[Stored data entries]

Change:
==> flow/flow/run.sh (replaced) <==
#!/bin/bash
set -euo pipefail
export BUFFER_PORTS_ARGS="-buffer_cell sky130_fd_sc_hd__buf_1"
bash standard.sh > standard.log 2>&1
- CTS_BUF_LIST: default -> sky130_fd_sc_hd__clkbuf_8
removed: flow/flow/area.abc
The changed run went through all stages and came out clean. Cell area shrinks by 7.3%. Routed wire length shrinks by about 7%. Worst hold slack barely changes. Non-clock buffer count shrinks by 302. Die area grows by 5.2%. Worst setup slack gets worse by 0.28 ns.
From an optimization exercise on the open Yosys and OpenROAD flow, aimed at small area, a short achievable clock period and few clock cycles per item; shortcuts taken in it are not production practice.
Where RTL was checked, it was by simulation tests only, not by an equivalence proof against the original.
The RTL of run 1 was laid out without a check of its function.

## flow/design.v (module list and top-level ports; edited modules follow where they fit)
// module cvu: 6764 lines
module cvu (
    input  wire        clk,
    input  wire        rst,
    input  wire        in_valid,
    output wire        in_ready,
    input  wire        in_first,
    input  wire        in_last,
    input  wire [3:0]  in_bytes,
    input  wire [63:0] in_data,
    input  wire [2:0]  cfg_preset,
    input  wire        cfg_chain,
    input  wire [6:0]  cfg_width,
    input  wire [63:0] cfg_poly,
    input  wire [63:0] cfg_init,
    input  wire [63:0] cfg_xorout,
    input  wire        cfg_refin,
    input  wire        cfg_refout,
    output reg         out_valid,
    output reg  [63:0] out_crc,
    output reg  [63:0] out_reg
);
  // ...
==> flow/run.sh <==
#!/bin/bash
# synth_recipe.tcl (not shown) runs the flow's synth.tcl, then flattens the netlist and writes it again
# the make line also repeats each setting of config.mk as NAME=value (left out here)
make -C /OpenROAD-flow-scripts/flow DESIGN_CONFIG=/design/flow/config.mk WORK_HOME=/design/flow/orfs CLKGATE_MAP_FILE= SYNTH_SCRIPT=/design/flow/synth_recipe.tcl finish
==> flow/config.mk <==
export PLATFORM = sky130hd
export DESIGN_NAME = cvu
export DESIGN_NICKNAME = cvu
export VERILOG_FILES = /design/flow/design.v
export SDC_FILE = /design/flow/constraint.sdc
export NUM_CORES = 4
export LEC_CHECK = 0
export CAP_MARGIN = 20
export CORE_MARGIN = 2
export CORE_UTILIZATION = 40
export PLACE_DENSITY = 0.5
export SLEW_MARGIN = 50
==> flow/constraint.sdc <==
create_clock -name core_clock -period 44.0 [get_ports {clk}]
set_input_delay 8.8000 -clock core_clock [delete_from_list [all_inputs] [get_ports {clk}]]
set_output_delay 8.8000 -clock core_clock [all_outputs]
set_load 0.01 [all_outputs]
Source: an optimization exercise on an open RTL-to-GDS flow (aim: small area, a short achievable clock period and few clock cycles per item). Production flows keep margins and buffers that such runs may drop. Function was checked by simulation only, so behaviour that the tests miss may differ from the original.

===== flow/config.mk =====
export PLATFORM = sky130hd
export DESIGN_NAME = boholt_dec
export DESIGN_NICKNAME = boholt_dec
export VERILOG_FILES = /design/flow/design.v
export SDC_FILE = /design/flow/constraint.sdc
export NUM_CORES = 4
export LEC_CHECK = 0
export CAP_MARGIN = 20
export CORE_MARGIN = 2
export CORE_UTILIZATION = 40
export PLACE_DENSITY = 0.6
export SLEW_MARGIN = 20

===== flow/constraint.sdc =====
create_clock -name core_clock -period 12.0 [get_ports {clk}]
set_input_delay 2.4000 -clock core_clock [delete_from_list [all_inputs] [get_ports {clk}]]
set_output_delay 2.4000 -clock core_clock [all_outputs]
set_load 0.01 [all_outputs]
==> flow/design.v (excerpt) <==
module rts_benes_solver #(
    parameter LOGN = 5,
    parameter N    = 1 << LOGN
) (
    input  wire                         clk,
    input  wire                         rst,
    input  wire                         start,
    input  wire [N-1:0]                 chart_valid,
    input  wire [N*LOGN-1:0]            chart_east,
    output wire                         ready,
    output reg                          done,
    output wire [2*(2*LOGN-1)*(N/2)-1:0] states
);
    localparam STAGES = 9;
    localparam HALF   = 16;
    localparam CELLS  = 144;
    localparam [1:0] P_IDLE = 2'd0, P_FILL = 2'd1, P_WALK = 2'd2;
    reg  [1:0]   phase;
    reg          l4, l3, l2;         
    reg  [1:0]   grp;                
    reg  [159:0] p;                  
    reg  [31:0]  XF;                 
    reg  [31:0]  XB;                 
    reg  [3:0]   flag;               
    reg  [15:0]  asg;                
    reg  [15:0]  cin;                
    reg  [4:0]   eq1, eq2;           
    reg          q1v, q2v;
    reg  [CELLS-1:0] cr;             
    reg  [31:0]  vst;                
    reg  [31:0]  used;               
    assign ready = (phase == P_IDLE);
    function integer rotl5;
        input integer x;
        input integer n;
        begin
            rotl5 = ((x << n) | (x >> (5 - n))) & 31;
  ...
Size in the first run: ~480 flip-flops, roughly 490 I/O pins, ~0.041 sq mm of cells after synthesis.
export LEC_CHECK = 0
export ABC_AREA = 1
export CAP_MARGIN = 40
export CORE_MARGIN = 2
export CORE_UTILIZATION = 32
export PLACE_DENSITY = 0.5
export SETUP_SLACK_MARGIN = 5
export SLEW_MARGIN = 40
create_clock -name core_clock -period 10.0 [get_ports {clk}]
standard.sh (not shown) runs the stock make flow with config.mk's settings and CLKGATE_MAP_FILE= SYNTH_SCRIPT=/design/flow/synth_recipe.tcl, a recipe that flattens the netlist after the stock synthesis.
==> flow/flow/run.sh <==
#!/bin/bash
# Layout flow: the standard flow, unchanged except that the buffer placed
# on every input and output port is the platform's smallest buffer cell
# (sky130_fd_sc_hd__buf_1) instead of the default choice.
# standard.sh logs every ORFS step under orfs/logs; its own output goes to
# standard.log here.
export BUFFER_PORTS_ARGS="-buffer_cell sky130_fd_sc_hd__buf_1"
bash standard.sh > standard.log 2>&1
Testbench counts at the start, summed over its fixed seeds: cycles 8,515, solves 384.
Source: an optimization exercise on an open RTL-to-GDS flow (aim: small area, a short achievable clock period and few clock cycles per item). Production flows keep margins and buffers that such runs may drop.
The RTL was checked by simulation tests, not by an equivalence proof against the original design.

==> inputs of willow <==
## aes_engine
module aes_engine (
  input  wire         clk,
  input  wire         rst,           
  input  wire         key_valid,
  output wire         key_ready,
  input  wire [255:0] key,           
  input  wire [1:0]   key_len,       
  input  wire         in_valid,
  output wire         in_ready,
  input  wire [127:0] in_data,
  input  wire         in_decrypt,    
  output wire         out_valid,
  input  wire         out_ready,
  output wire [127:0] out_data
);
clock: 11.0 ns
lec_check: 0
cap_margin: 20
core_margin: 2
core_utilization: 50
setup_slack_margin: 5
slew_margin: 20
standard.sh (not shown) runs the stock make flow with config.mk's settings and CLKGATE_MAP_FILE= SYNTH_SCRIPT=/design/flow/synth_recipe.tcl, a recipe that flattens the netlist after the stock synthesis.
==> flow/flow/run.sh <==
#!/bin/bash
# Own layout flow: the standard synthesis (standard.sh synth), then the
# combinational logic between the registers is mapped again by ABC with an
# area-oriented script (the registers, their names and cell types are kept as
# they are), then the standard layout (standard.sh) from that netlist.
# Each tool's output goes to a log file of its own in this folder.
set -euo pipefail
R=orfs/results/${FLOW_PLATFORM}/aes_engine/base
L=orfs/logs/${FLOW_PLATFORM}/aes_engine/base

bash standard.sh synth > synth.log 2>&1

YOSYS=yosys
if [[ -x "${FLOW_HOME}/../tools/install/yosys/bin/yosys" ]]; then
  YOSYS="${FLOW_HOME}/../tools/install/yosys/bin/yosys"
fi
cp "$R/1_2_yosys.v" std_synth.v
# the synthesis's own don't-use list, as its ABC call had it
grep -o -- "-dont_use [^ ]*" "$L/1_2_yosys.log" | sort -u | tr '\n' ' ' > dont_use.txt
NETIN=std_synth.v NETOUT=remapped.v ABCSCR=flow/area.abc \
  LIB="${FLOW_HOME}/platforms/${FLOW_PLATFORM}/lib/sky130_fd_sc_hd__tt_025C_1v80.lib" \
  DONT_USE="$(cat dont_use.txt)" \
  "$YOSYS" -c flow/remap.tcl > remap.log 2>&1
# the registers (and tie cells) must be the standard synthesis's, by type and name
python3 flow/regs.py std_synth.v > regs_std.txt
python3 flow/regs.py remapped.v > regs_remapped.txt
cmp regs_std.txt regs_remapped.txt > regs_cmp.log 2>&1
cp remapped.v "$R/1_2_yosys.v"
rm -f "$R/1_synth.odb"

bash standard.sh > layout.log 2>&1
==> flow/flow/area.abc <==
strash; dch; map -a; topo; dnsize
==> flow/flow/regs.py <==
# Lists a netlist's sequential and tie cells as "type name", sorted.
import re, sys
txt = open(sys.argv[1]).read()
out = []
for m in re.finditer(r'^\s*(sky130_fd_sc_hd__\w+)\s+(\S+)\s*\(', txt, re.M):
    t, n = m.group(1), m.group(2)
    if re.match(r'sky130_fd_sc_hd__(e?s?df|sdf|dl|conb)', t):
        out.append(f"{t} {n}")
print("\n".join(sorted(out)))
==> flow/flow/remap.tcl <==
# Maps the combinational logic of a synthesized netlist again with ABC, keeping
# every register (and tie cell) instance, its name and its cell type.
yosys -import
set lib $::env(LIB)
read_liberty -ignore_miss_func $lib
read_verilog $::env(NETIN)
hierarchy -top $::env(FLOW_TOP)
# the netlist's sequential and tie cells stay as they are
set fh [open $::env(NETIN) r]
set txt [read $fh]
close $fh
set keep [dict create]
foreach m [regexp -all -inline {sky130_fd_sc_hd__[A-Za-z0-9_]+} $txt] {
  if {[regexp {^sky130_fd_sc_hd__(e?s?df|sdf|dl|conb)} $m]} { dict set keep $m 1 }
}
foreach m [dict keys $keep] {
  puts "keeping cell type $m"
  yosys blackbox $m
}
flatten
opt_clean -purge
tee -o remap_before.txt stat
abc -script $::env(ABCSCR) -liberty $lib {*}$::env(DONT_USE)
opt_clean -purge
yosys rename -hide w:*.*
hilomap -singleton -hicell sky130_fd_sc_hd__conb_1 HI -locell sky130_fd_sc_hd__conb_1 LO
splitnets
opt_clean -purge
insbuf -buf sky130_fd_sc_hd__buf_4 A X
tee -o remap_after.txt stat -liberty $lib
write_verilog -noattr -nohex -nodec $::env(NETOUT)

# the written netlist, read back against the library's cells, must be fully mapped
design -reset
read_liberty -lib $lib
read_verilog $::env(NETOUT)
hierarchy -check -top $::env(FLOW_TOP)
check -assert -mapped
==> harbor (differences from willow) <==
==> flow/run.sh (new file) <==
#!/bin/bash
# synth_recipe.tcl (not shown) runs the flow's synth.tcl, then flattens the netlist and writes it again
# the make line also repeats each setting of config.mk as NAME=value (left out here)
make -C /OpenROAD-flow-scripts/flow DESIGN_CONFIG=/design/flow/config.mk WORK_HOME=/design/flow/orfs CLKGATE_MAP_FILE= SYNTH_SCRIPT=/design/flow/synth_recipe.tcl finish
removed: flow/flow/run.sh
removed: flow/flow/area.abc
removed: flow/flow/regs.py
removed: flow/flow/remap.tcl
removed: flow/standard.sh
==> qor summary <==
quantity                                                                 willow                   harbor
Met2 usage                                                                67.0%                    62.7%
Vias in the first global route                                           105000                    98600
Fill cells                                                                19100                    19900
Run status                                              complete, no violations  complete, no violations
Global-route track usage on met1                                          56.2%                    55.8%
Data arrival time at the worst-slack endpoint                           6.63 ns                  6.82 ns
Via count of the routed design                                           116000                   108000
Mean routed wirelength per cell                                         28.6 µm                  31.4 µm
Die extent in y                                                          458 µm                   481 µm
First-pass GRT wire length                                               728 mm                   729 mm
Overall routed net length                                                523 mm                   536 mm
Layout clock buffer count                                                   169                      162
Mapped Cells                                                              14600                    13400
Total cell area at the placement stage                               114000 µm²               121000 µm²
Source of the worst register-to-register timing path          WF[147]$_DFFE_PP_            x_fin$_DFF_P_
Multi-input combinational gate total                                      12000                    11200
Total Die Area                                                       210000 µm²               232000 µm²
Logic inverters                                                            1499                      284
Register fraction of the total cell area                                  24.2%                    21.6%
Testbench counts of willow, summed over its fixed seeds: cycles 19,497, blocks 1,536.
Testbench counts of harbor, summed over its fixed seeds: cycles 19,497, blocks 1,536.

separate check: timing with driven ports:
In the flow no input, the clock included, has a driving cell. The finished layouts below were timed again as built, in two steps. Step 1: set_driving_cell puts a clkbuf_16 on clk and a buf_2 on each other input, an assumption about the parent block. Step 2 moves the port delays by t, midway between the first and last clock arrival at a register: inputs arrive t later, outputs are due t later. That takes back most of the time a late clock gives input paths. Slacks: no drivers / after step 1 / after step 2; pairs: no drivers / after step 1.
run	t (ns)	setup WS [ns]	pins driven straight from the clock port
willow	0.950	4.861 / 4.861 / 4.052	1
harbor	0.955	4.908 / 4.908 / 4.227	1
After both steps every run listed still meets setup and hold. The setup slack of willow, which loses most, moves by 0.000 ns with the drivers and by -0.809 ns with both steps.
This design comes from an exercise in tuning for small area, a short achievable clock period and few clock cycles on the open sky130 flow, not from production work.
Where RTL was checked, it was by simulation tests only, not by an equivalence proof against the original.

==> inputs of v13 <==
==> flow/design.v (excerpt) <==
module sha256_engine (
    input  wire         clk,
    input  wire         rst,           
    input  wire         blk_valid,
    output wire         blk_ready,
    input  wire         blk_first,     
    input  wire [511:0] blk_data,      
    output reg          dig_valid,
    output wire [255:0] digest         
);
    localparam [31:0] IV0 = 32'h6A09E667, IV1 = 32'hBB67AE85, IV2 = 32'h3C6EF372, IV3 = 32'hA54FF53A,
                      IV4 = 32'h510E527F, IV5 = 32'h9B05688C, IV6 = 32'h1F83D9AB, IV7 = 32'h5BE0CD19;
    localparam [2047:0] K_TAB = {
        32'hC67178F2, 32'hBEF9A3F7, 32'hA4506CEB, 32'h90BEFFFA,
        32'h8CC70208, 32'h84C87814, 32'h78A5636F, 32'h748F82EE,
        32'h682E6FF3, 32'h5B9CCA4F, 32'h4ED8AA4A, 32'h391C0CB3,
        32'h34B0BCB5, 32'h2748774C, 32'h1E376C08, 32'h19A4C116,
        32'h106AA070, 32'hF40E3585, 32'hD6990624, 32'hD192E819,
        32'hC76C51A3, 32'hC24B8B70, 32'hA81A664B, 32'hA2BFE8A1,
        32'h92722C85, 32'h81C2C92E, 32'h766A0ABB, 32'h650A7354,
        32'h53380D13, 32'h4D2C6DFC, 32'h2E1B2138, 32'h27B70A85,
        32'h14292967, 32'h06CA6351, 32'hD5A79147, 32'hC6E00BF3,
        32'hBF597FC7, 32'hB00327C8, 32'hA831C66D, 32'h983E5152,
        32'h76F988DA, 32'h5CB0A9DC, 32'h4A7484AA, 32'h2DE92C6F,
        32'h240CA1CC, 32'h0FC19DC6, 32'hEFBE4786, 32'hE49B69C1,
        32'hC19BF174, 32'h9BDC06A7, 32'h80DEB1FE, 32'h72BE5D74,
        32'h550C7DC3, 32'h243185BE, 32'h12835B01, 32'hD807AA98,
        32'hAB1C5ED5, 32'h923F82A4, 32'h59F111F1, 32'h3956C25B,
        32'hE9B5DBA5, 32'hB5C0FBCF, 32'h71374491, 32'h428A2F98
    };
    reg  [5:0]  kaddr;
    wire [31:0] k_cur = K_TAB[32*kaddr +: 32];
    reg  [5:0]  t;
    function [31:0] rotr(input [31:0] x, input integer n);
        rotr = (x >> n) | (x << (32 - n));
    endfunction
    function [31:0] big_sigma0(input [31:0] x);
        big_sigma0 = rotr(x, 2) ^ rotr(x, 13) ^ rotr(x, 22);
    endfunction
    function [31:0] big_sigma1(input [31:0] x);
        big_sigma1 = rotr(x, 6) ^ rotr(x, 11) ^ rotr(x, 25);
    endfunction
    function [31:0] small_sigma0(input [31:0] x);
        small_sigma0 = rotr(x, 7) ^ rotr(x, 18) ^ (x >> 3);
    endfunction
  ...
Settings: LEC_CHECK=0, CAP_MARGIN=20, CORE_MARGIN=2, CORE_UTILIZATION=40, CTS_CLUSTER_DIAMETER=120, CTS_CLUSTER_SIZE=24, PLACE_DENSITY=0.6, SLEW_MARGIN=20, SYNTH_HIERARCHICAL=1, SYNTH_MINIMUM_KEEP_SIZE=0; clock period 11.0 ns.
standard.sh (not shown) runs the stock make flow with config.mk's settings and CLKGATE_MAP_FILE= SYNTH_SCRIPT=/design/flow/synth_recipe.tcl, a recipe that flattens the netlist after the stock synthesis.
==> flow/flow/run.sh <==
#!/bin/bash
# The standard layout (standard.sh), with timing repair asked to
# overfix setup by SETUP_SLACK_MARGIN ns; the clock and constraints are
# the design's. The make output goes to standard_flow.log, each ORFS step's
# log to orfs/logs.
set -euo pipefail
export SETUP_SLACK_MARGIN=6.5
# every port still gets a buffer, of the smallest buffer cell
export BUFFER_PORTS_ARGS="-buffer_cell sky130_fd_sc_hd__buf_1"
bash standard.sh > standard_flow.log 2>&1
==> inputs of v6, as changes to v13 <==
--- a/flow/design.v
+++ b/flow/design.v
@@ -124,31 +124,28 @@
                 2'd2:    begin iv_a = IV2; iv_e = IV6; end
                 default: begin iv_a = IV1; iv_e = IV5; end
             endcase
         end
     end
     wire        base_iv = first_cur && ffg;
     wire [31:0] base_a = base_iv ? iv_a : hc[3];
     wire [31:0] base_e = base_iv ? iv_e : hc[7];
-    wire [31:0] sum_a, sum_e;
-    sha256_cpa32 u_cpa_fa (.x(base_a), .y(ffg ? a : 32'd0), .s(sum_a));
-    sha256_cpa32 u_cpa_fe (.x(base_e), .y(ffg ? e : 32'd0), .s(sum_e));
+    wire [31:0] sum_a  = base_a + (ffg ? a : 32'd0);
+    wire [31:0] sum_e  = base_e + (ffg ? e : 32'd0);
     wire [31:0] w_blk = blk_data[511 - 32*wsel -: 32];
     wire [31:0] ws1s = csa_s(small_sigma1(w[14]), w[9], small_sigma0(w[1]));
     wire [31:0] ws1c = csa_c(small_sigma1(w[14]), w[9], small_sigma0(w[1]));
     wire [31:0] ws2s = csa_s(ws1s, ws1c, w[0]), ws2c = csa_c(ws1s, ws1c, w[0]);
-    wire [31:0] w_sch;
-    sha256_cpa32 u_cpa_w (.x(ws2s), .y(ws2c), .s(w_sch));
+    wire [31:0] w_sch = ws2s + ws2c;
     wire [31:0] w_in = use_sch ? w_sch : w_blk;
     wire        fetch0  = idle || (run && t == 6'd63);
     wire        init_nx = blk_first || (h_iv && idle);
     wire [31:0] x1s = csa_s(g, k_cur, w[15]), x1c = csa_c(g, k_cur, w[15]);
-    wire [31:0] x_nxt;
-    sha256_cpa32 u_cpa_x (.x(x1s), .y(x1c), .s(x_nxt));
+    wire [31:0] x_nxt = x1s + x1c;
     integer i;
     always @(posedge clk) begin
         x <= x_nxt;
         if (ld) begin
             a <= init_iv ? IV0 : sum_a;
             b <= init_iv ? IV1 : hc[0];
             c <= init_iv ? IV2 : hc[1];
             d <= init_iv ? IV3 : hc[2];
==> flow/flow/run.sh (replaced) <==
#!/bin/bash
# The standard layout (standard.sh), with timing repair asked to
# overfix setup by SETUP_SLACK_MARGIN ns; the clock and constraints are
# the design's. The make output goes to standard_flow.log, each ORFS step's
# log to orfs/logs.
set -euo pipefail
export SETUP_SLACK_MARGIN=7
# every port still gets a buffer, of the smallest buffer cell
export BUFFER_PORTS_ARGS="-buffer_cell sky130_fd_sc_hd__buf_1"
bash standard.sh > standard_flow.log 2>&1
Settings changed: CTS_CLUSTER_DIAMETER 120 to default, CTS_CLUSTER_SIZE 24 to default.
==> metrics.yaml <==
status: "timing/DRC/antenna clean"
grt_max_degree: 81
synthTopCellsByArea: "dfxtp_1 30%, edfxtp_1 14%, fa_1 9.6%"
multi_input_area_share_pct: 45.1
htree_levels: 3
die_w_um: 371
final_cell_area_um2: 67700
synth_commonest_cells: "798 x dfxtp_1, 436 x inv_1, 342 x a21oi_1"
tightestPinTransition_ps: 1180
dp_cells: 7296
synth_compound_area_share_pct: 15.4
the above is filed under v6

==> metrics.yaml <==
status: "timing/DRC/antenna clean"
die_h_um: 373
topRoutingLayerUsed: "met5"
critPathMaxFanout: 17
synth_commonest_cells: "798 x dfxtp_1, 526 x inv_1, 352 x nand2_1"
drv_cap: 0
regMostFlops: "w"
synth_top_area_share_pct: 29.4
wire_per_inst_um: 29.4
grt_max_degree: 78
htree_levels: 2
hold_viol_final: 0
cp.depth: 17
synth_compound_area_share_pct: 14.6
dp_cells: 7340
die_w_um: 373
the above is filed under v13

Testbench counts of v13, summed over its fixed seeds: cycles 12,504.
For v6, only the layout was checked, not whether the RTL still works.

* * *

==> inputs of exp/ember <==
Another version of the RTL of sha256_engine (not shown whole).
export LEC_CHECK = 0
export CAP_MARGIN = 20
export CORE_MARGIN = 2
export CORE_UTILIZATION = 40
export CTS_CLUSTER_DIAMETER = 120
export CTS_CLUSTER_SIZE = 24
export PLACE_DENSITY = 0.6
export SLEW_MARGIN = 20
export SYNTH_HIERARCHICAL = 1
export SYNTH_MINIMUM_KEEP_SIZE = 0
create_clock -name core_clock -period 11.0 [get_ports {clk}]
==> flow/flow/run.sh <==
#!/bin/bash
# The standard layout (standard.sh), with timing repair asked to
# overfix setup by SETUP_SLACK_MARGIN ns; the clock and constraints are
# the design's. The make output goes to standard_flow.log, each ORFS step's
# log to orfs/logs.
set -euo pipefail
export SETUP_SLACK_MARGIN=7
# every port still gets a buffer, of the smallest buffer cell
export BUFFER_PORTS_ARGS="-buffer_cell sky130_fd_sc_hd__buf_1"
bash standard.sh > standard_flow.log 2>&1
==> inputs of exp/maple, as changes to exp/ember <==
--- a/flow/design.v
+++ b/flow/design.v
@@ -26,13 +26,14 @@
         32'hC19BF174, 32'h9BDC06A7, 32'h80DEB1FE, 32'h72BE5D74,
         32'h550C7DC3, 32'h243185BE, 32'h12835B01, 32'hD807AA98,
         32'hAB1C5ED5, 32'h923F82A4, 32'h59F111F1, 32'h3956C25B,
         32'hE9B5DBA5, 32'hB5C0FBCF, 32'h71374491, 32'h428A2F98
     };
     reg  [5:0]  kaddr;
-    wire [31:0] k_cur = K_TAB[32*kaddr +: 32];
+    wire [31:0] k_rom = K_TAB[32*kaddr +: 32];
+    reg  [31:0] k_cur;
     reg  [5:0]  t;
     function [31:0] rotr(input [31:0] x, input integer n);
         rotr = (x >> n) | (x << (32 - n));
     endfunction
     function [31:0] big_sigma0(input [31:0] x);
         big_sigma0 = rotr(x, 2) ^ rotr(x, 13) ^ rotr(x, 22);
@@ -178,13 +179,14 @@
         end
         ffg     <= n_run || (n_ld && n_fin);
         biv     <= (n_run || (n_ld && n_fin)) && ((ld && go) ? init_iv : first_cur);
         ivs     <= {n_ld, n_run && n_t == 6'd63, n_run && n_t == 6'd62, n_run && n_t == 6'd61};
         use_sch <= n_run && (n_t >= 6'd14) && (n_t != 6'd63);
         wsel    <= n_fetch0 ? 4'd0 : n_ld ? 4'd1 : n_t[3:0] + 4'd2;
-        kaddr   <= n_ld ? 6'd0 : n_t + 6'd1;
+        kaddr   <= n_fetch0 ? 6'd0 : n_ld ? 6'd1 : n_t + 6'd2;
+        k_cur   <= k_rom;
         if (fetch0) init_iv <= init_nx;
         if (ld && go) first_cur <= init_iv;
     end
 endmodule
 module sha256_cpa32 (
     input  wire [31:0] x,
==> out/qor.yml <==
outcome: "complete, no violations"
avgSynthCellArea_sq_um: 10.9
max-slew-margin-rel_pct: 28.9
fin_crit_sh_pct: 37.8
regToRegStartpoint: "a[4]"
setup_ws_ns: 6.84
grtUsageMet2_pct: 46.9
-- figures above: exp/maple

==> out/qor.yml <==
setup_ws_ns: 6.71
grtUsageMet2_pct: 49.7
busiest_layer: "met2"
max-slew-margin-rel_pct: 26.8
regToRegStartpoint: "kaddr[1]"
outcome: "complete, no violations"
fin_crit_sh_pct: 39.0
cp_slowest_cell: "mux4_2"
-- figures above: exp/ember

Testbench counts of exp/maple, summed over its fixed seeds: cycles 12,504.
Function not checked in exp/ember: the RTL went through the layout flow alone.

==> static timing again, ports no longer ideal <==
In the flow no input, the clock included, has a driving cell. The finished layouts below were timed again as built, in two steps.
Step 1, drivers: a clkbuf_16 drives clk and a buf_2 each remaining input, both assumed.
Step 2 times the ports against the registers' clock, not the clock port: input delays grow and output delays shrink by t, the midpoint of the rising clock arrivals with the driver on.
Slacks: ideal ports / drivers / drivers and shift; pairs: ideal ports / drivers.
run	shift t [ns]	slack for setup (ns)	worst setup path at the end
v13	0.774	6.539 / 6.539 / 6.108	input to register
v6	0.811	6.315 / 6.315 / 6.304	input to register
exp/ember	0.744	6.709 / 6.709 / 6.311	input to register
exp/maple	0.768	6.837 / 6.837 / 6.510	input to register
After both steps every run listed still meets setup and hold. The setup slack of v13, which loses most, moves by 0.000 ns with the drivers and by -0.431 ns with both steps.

WHAT THE TASK ASKS
Find every line of the data that includes the string "LOGN". Copy each of those lines.

ANSWER TO THIS TASK
    parameter LOGN = 5,
    parameter N    = 1 << LOGN
    input  wire [N*LOGN-1:0]            chart_east,
    output wire [2*(2*LOGN-1)*(N/2)-1:0] states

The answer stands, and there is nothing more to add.